# film on top of tank



## violentray (Jul 20, 2005)

i ahve a 30 gallon planted tank i just set up about a week ago. i am running a DIY co2 set up and i have a film on the top of the water. i also have a 20 tall that i am not injecting co2 in and i do not have this film.

i am using a difuser that i cant remmeber the name of, but it has a spiral on the inside and a disk on the top that emits super fine bubbles. i have the bubbles going up into the outflow of my H.O.T. magnum canister filter and being blown around the tank.

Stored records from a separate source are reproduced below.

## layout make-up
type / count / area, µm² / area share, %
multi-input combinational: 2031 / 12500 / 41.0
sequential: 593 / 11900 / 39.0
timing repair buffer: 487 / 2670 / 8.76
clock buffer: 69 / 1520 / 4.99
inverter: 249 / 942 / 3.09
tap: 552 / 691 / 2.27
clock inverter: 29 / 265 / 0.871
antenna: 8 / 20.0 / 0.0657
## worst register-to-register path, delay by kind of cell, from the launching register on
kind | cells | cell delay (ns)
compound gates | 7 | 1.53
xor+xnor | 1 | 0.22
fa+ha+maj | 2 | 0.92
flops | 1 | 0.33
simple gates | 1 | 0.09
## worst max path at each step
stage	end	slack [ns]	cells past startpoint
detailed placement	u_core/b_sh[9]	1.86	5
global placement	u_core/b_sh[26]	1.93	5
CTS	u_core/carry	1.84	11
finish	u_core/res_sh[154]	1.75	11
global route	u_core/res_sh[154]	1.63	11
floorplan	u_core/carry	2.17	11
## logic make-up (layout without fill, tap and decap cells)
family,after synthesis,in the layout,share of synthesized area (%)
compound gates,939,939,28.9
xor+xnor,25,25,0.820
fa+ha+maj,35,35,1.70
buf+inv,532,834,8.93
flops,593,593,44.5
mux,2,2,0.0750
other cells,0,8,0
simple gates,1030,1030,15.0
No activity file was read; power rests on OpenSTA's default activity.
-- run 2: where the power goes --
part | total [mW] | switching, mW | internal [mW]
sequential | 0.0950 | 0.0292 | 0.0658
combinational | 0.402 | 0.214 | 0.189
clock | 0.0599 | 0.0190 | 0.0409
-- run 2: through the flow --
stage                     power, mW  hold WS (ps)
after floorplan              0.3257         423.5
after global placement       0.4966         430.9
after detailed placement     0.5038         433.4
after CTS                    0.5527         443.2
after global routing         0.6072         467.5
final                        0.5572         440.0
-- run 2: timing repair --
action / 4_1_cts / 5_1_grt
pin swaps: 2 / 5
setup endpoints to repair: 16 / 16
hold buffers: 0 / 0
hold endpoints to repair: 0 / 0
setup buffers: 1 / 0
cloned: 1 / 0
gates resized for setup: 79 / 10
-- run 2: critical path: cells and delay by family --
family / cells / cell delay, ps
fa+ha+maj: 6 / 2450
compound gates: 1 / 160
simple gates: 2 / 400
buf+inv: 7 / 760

the Co2 goes out the 2 liter bottle and into a small gatorade bottle half full of water and from there into the difuser. i thought that gas seperator would prevent gunk in the tank. 

anyone have any answers how i can fix this film problem. i can post pics of the Co2 setup and difuser later if needed.


----------



## apistaeasy (Jul 16, 2004)

Champagne yeast is finer in texture than baker's yeast, and prevent the "gunk"
It's really hard to say what your film is though...


----------



## werner (Jul 6, 2006)

Might just be plain ol' surface scum. Do a search for "surface scum" or "surface film" for tips on removing it.


----------



## violentray (Jul 20, 2005)

while it could be surface film or scum. i think it is odd that it is only on one of my 7 tanks i am running. also it is the only tank with CO2.


----------



## bigstick120 (Mar 8, 2005)

It may also be bacteria as it is a new tank.


----------



## snowhillbilly (Mar 29, 2006)

Just out of curiosity are you using some kind of soil substrate?


----------



## werner (Jul 6, 2006)

> while it could be surface film or scum. i think it is odd that it is only on one of my 7 tanks i am running. also it is the only tank with CO2.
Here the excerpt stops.